[Stored items]
$ cat src/rtl/controlador_embalagem_if.sv
// Operator panel, conveyor sensor, belt motor and box handler signals of the packaging controller.
interface controlador_embalagem_if;
    localparam int unsigned CONTAGEM_W = 4;
    localparam int unsigned CAIXAS_W   = 8;

    logic                  habilita;
    logic                  sensor_item;
    logic                  troca_ack;
    logic                  esteira;
    logic                  troca_req;
    logic [CONTAGEM_W-1:0] contagem;
    logic                  caixa_cheia;
    logic                  perdido;
    logic                  erro;
    logic [CAIXAS_W-1:0]   caixas;

    // Plant side: panel, sensor and handler drive inputs, observe actuators/status.
    modport master (
        output habilita, sensor_item, troca_ack,
        input  esteira, troca_req, contagem, caixa_cheia, perdido, erro, caixas
    );

    // Controller side.
    modport slave (
        input  habilita, sensor_item, troca_ack,
        output esteira, troca_req, contagem, caixa_cheia, perdido, erro, caixas
    );
endinterface

$ cat src/rtl/controlador_embalagem.sv
// Packaging controller: counts items into boxes of 12, stops the belt, handshakes
// a box change with the handler and restarts. Optional completed-box counter is
// built when CONTA_CAIXAS_EN is defined; otherwise caixas reads 0.
module controlador_embalagem #(
    parameter int unsigned PARADA_CICLOS  = 4,
    parameter int unsigned TIMEOUT_CICLOS = 1000
) (
    input  logic                  clock,
    input  logic                  reset,
    controlador_embalagem_if.slave bus
);
    localparam int unsigned CONTAGEM_W = 4;
    localparam int unsigned CAIXAS_W   = 8;
    localparam int unsigned TMR_W      = 16;

    localparam logic [CONTAGEM_W-1:0] CONTAGEM_MAX = CONTAGEM_W'(12);
    localparam logic [TMR_W-1:0]      PARADA_FIM   = TMR_W'(PARADA_CICLOS - 1);
    localparam logic [TMR_W-1:0]      TIMEOUT_FIM  = TMR_W'(TIMEOUT_CICLOS - 1);

    typedef enum logic [2:0] {
        IDLE,
        CONTANDO,
        PARADA,
        TROCA,
        LIBERA,
        ERRO
    } estado_t;

    estado_t               estado;
    logic [TMR_W-1:0]      timer;
    logic                  sinc_1;
    logic                  sinc_2;
    logic                  sinc_3;
    logic                  item_pulso;
    logic                  esteira_q;
    logic                  troca_req_q;
    logic [CONTAGEM_W-1:0] contagem_q;
    logic                  caixa_cheia_q;
    logic                  perdido_q;
    logic                  erro_q;
    logic [CAIXAS_W-1:0]   caixas_q;

    // Two-stage synchronizer for the raw sensor plus a delay stage for edge detection.
    always_ff @(posedge clock or posedge reset) begin
        if (reset) begin
            sinc_1 <= 1'b0;
            sinc_2 <= 1'b0;
            sinc_3 <= 1'b0;
        end else begin
            sinc_1 <= bus.sensor_item;
            sinc_2 <= sinc_1;
            sinc_3 <= sinc_2;
        end
    end

    assign item_pulso = sinc_2 & ~sinc_3;

    // Controller FSM with registered outputs; pulses default low every cycle.
    always_ff @(posedge clock or posedge reset) begin
        if (reset) begin
            estado        <= IDLE;
            timer         <= '0;
            esteira_q     <= 1'b0;
            troca_req_q   <= 1'b0;
            contagem_q    <= '0;
            caixa_cheia_q <= 1'b0;
            perdido_q     <= 1'b0;
            erro_q        <= 1'b0;
`ifdef CONTA_CAIXAS_EN
            caixas_q      <= '0;
`endif
        end else begin
            caixa_cheia_q <= 1'b0;
            perdido_q     <= 1'b0;

            // Items arriving while the belt is not in counting mode are reported, never counted.
            if (item_pulso && (estado != CONTANDO)) begin
                perdido_q <= 1'b1;
            end

            case (estado)
                IDLE: begin
                    esteira_q <= 1'b0;
                    if (bus.habilita) begin
                        estado    <= CONTANDO;
                        esteira_q <= 1'b1;
                    end
                end

                CONTANDO: begin
                    if (item_pulso && (contagem_q < CONTAGEM_MAX)) begin
                        contagem_q <= contagem_q + CONTAGEM_W'(1);
                    end
                    // Completing the box takes priority over a simultaneous disable.
                    if (item_pulso && (contagem_q == CONTAGEM_MAX - CONTAGEM_W'(1))) begin
                        estado    <= PARADA;
                        esteira_q <= 1'b0;
                        timer     <= '0;
                    end else if (!bus.habilita) begin
                        estado    <= IDLE;
                        esteira_q <= 1'b0;
                    end
                end

                PARADA: begin
                    esteira_q <= 1'b0;
                    if (timer == PARADA_FIM) begin
                        estado      <= TROCA;
                        troca_req_q <= 1'b1;
                        timer       <= '0;
                    end else begin
                        timer <= timer + TMR_W'(1);
                    end
                end

                TROCA: begin
                    // Acknowledge wins over a timeout expiring on the same cycle.
                    if (bus.troca_ack) begin
                        estado        <= LIBERA;
                        troca_req_q   <= 1'b0;
                        contagem_q    <= '0;
                        caixa_cheia_q <= 1'b1;
`ifdef CONTA_CAIXAS_EN
                        caixas_q      <= caixas_q + CAIXAS_W'(1);
`endif
                    end else if (timer == TIMEOUT_FIM) begin
                        estado      <= ERRO;
                        troca_req_q <= 1'b0;
                        erro_q      <= 1'b1;
                    end else begin
                        timer <= timer + TMR_W'(1);
                    end
                end

                LIBERA: begin
                    if (!bus.troca_ack) begin
                        if (bus.habilita) begin
                            estado    <= CONTANDO;
                            esteira_q <= 1'b1;
                        end else begin
                            estado <= IDLE;
                        end
                    end
                end

                ERRO: begin
                    esteira_q   <= 1'b0;
                    troca_req_q <= 1'b0;
                    erro_q      <= 1'b1;
                end

                default: begin
                    estado      <= IDLE;
                    esteira_q   <= 1'b0;
                    troca_req_q <= 1'b0;
                end
            endcase
        end
    end

`ifndef CONTA_CAIXAS_EN
    assign caixas_q = '0;
`endif

    assign bus.esteira     = esteira_q;
    assign bus.troca_req   = troca_req_q;
    assign bus.contagem    = contagem_q;
    assign bus.caixa_cheia = caixa_cheia_q;
    assign bus.perdido     = perdido_q;
    assign bus.erro        = erro_q;
    assign bus.caixas      = caixas_q;

endmodule

$ cat src/flat_wrapper.sv
// flat-port wrapper written by rule: the top's interface ports become plain ports
module controlador_embalagem_flat 
#(
    parameter int unsigned PARADA_CICLOS  = 4,
    parameter int unsigned TIMEOUT_CICLOS = 1000
)
  (clock, reset, bus_habilita, bus_sensor_item, bus_troca_ack, bus_esteira, bus_troca_req, bus_contagem, bus_caixa_cheia, bus_perdido, bus_erro, bus_caixas);
  controlador_embalagem_if bus_i ();
  input  logic clock;
  input  logic reset;
  input wire logic [$bits(bus_i.habilita)-1:0] bus_habilita;
  input wire logic [$bits(bus_i.sensor_item)-1:0] bus_sensor_item;
  input wire logic [$bits(bus_i.troca_ack)-1:0] bus_troca_ack;
  output wire logic [$bits(bus_i.esteira)-1:0] bus_esteira;
  output wire logic [$bits(bus_i.troca_req)-1:0] bus_troca_req;
  output wire logic [$bits(bus_i.contagem)-1:0] bus_contagem;
  output wire logic [$bits(bus_i.caixa_cheia)-1:0] bus_caixa_cheia;
  output wire logic [$bits(bus_i.perdido)-1:0] bus_perdido;
  output wire logic [$bits(bus_i.erro)-1:0] bus_erro;
  output wire logic [$bits(bus_i.caixas)-1:0] bus_caixas;
  assign bus_i.habilita = bus_habilita;
  assign bus_i.sensor_item = bus_sensor_item;
  assign bus_i.troca_ack = bus_troca_ack;
  assign bus_esteira = bus_i.esteira;
  assign bus_troca_req = bus_i.troca_req;
  assign bus_contagem = bus_i.contagem;
  assign bus_caixa_cheia = bus_i.caixa_cheia;
  assign bus_perdido = bus_i.perdido;
  assign bus_erro = bus_i.erro;
  assign bus_caixas = bus_i.caixas;
  controlador_embalagem #(.PARADA_CICLOS(PARADA_CICLOS), .TIMEOUT_CICLOS(TIMEOUT_CICLOS)) u_core (.clock(clock), .reset(reset), .bus(bus_i));
endmodule
$ cat config.mk
export PLATFORM = sky130hd
export DESIGN_NAME = controlador_embalagem_flat
export DESIGN_NICKNAME = d
export VERILOG_FILES = /design/src/rtl/controlador_embalagem_if.sv /design/src/rtl/controlador_embalagem.sv /design/src/flat_wrapper.sv
export SDC_FILE = /design/constraint.sdc
export NUM_CORES = 1
export LEC_CHECK = 0
export BUFFER_PORTS_ARGS = -buffer_cell sky130_fd_sc_hd__clkbuf_2
export CORE_MARGIN = 4
export CORE_UTILIZATION = 55
export DETAILED_ROUTE_END_ITERATION = 8
export HOLD_SLACK_MARGIN = 0.06
export PLACE_DENSITY = 0.81
export SLEW_MARGIN = 20
export SYNTH_ARGS = -nofsm -noshare
export SYNTH_HDL_FRONTEND = slang
export SYNTH_SLANG_ARGS = --single-unit
$ cat constraint.sdc
create_clock -name clock -period 3.4 [get_ports clock]
set_input_delay 0.85 -clock clock [delete_from_list [all_inputs] [get_ports clock]]
set_output_delay 0.85 -clock clock [all_outputs]
set_load 0.02 [all_outputs]
**After elaboration in Yosys (flattened, before gate mapping)**

Cells that the tools add are included.

- Register bits after elaboration: 31
- Bits of input ports: 5
- Output and inout port bits: 17
- Logic and storage cells: 87

- $add $sub $neg: 2
- Order comparisons: 1
- Eq/ne operators: 21
- Muxes and demuxes: 33
- Bitwise gates (word level): 5
- Reductions and logical operators: 14

Operators by type and width:

| operator | number |
|---|---|
| 2-to-1 mux 16 bit | 4 |
| case mux 16 bit (3 select lines) | 1 |
| 2-to-1 mux 3 bit | 7 |
| case mux 3 bit (6 select lines) | 1 |
| adder 16 x 1 -> 16 bit, second input constant | 1 |
| == test 16 x 10 -> 1 bit, second input constant | 1 |
| == test 16 x 2 -> 1 bit, second input constant | 1 |
| 2-to-1 mux 1 bit | 14 |
| inequality test 2 bit, second input constant | 6 |
| AND reduction 3 bit | 3 |
| 2-to-1 mux 4 bit | 2 |
| inequality test 2 x 1 -> 1 bit, second input constant | 4 |
| case mux 4 bit (2 select lines) | 1 |
| AND reduction 4 bit | 2 |
| == test 3 x 2 -> 1 bit, second input constant | 2 |
| == test 3 bit, second input constant | 2 |
| inequality test 3 x 2 -> 1 bit, second input constant | 2 |
| AND reduction 6 bit | 1 |
| adder 4 x 1 -> 4 bit, second input constant | 1 |
| == test 4 bit, second input constant | 1 |
| less-than comparator 4 bit, second input constant | 1 |
| NOT 1 bit | 4 |
| case mux 1 bit (4 select lines) | 1 |
| nonzero test 2 bit | 2 |
| 9 further kinds | 11 |

**Logic depth before layout (Yosys ltp)**

- Depth in word-level cells: 5
- Gate-level depth with buffers: 7
- Gate-level depth less buffers: 7

**Worst setup path after synthesis**

OpenSTA, ideal clock, no wires.

- Path type: input-to-reg
- Start point: input port bus_troca_ack
- End point: register u_core.timer[10]
- Data arrival time: 1811 ps
- Required time: 3279 ps
- Setup slack: 1468 ps
- Stages on the path: 5
- Cell sequence: a21boi_0 > a22oi_1 > o21bai_2 > a21o_1 > a22o_1

- Cells in the longest elaborated chain, start to end: 2

RTL lines:

| element | RTL line | source |
|---|---|---|
| start, declared | flat_wrapper.sv:13 | `input wire logic [$bits(bus_i.troca_ack)-1:0] bus_troca_ack;` |
| inequality test 2 bit (no source line) | n/a |  |
| AND reduction 4 bit (no source line) | n/a |  |
| end signal, assigned | controlador_embalagem.sv:112 | `timer <= timer + TMR_W'(1);` |
| end signal, assigned | controlador_embalagem.sv:131 | `timer <= timer + TMR_W'(1);` |
| end, declared | controlador_embalagem.sv:30 | `logic [TMR_W-1:0] timer;` |

No other way between the ends.
A chain may end at the register's enable or synchronous reset.

**Worst setup path after layout**

- Start point: register u_core.estado[1]
- End point: register u_core.timer[0]

- Cells in the longest elaborated chain, start to end: 3

RTL lines:

| element | RTL line | source |
|---|---|---|
| start, declared | controlador_embalagem.sv:29 | `estado_t estado;` |
| start signal, assigned | controlador_embalagem.sv:61 | `estado <= IDLE;` |
| start signal, assigned | controlador_embalagem.sv:85 | `estado <= CONTANDO;` |
| start signal, assigned | controlador_embalagem.sv:96 | `estado <= PARADA;` |
| == test 3 x 2 -> 1 bit / == test 3 x 1 -> 1 bit (equally long branches) | controlador_embalagem.sv:81 | `case (estado)` |
| inequality test 2 bit (no source line) (tied with other cells) | n/a |  |
| AND reduction 4 bit (no source line) | n/a |  |

Parallel ways exist; a longest one is shown, timed or not.

==> impl_metrics.csv <==
group,metric,value,unit
clocking,cts_buffer_depth,2,
floorplan,coreArea,3103,sq um
setup_path,crit_arrival,2810,ps
setup_path,crit_required,3620,ps
drt,via_per_inst,5.818,
logic_synthesis,syn_area,1813,sq um
logic_synthesis,synth_cell_types,44,
grt,grt-ovfl-total,0,
timing,finalCriticalPeriod,2587,ps
logic_synthesis,netlist.area_leader.share,42.79,%
grt,grt_start_max_net_pins,32,
layout,multiInputGateArea,945.9,sq um
timing,finalSetupViolations,0,
clocking,ctsHtreeMaxLevel,2,
floorplan,die-area,4279,sq um
setup_path,rrSetupSlack,810,ps
clocking,clk_latency,340,ps
logic_synthesis,yosysTopAreaCell,"dfrtp_1",
drt,route.detailed.drc,0,
layout,final_layout_size_suffix_gt1_share,12.73,%
logic_synthesis,synth_edf_count,0,
layout,nNetsFinal,226,
setup_path,critPathMaxFanout,18,
logic_synthesis,async_flop_share,100.0,%
run_status,status,"finished clean",
layout,n_fill_cell,292,
clocking,cts_buffers,5,
clocking,hold_buffers,0,
grt,track_usage,19.93,%
power,p_total,0.6604,mW
min_path,min_path_type,"reg2reg",
layout,antennaDiodeCount,0,
layout,seqCellArea,775.7,sq um
floorplan,pin_count,22,
placed_design,dp_hpwl,2.621,mm
setup_path,slowest_delay,880,ps
timing,fin_setup_tns,0,ps
grt,grt_pass1_wl,6.527,mm
drt,drt-pass1-iter-count,4,
timing,slew_headroom,27.69,%
logic_synthesis,synth_seq_cells,31,
floorplan,dieWidth,65.42,um
timing,maxSlewViolCount,0,
timing,hold_viol,0,
drt,ant_nets,0,
logic_synthesis,synthFlopType,"dfrtp_1",
drt,first_iter_violations,97,
setup_path,crit_chain,"nor2b_1 -> a22oi_1 -> o21bai_2 -> nor2_1 -> mux2_2",
logic_synthesis,ys.warnings.count,0,
setup_path,start_kind,"flop",
power,ir_drop,0.2583,mV
logic_synthesis,postSynthAreaPerCell,8.844,sq um
placed_design,portBuffers,13,
timing,worst_pin_slew,1085,ps
clocking,path_clk_slew,110,ps
clocking,cts.sinks,31,
timing,grt_setup_unrepaired,"false",
power,power_density,341.0,nW/um^2
floorplan,start_util,58.43,%
logic_synthesis,synth_area_leaders,"dfrtp_1 (43%), o21ai_0 (5.2%), nand2_1 (5.2%), nand3_1 (4.1%), mux2i_1 (3.3%)",
setup_path,path_class,"reg2reg",
logic_synthesis,ys_seq_area_share,42.79,%
drt,wirelength,3.699,mm
drt,via_count,1536,
drt,wire_per_inst,14.01,um
clocking,cts_tree,"yes",
grt,antenna_found_initial,0,
clocking,cts_setup_buffers,0,
layout,syn_to_final_growth,6.832,%
clocking,root_buffer,"clkbuf_4",
floorplan,die_height,65.42,um
setup_path,cp_slowest_cell,"a22oi_1",
power,leakage,0.8522,nW
setup_path,cp-end-kind,"flop",
timing,fmax,386.6,MHz
clocking,cts_resized,0,
flow_run,maxCapViolations,0,
logic_synthesis,synth_cells,205,
placed_design,gp_congestion,0.8220,
timing,fin_skew,12.20,ps
floorplan,rows,20,
grt,grt_pass1_vias,1329,
timing,finalCritPeriodShare,76.08,%
layout by cell type, fill, tap and decap left out, types with 2 or more instances in the layout:
master	count
a211oi_1	3
a21boi_0	2
a21o_1	5
a21oi_1	8
a22o_1	6
a22oi_1	3
and3_1	3
buf_4	2
clkbuf_2	13
clkbuf_4	5
conb_1	8
dfrtp_1	31
ha_1	2
inv_1	7
mux2i_1	6
nand2_1	25
nand2b_1	3
nand3_1	15
nand4_1	3
nand4b_1	2
nor2_1	11
nor2b_1	3
nor3_1	8
nor4_1	2
nor4bb_1	2
o211ai_1	2
o21ai_0	19
or3_1	2
path summary, 6_finish.rpt:
path                            cells past startpoint                           end                          from
worst max-delay path                                5   u_core.timer[0]$_DFFE_PP0P_  u_core.estado[1]$_DFFE_PP0P_
worst min-delay path                                0       u_core.sinc_2$_DFF_PP0_       u_core.sinc_1$_DFF_PP0_
worst max register to register                      5   u_core.timer[0]$_DFFE_PP0P_  u_core.estado[1]$_DFFE_PP0P_
worst min register to register                      0       u_core.sinc_2$_DFF_PP0_       u_core.sinc_1$_DFF_PP0_
max in group asynchronous                           3  u_core.timer[10]$_DFFE_PP0P_                         reset
min in group asynchronous                           3       u_core.sinc_3$_DFF_PP0_                         reset
per-layer routing:
layer | wire length [um] | up-vias | GRT usage [%]
li1 | - | 765 | -
met1 | 1907 | 726 | 29.50
met2 | 1550 | 39 | 27.69
met3 | 183 | 6 | 5.641
met4 | 57 | 0 | 6.995
met5 | 0 | - | 0
Yosys cell counts, types with 4 or more instances:
| cell | count |
|---|---|
| dfrtp_1 | 31 |
| nand2_1 | 25 |
| o21ai_0 | 19 |
| nand3_1 | 15 |
| nor2_1 | 11 |
| a21oi_1 | 8 |
| buf_4 | 8 |
| nor3_1 | 8 |
| inv_1 | 7 |
| a22o_1 | 6 |
| mux2i_1 | 6 |
| a21o_1 | 5 |
| buf_2 | 4 |
registers in the layout, indices dropped and copies added (netlist names):
| register | cells |
|---|---|
| u_core.timer | 16 |
| u_core.bus.contagem | 4 |
| u_core.estado | 3 |
| u_core.bus.caixa_cheia | 1 |
| u_core.bus.erro | 1 |
| u_core.bus.esteira | 1 |
| u_core.bus.perdido | 1 |
| u_core.bus.troca_req | 1 |
| u_core.sinc_1 | 1 |
| u_core.sinc_2 | 1 |
| u_core.sinc_3 | 1 |
cell type report:
type                    count  share of cell area [%]
clock buffers               6                   2.132
flip-flops and latches     31                   40.05
multi-input cells         159                   48.84
clock inverters             2                  0.6460
well taps                  44                   2.842
repair buffers             15                   4.134
inverters                   7                   1.357
power by group:
| part | switching (mW) | internal (mW) | leakage, nW |
|---|---|---|---|
| sequential | 0.0110 | 0.376 | 0.365 |
| clock | 0.129 | 0.0796 | 0.0282 |
| combinational | 0.0440 | 0.0203 | 0.459 |
worst max-delay path: cells and delay by family, from the launching register on:
| family | cells | cell delay [ps] |
|---|---|---|
| AO/OA/AOI/OAI | 2 | 1200 |
| AND/OR/NAND/NOR | 2 | 400 |
| flip-flops | 1 | 590 |
| multiplexers | 1 | 280 |
cell families (layout without fill, tap and decap cells):
| logic type | count (synthesis) | count (layout) | share of synthesized area (%) |
|---|---|---|---|
| fa+ha+maj | 2 | 2 | 1.380 |
| other cells | 1 | 8 | 0.2068 |
| flops | 31 | 31 | 42.79 |
| buf+inv | 22 | 30 | 6.488 |
| compound gates | 57 | 57 | 21.12 |
| mux | 7 | 7 | 3.934 |
| simple gates | 85 | 85 | 24.09 |
metrics by stage:
stage | setup WS [ps] | std cells | cell area [sq um] | hold slack (ps) | util, %
2_1_floorplan | 1468 | 212 | 1839 | 331.2 | -
3_3_place_gp | 586.1 | 256 | 1883 | 332.6 | 60.69
3_5_place_dp | 530.9 | 256 | 1883 | 335.6 | 60.69
4_1_cts | 852.4 | 264 | 1937 | 360.7 | 62.42
5_1_grt | 644.0 | 264 | 1937 | 385.1 | 62.42
6_report | 813.2 | 264 | 1937 | 360.1 | 62.42
Power figures use the tool's default switching activity.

Exercise prompt: From the records above, print exactly the lines that run from the line with "(2 select lines) | 1 |" to the line with "kinds | 11 |", inclusive.

Solution for this task:
| case mux 4 bit (2 select lines) | 1 |
| AND reduction 4 bit | 2 |
| == test 3 x 2 -> 1 bit, second input constant | 2 |
| == test 3 bit, second input constant | 2 |
| inequality test 3 x 2 -> 1 bit, second input constant | 2 |
| AND reduction 6 bit | 1 |
| adder 4 x 1 -> 4 bit, second input constant | 1 |
| == test 4 bit, second input constant | 1 |
| less-than comparator 4 bit, second input constant | 1 |
| NOT 1 bit | 4 |
| case mux 1 bit (4 select lines) | 1 |
| nonzero test 2 bit | 2 |
| 9 further kinds | 11 |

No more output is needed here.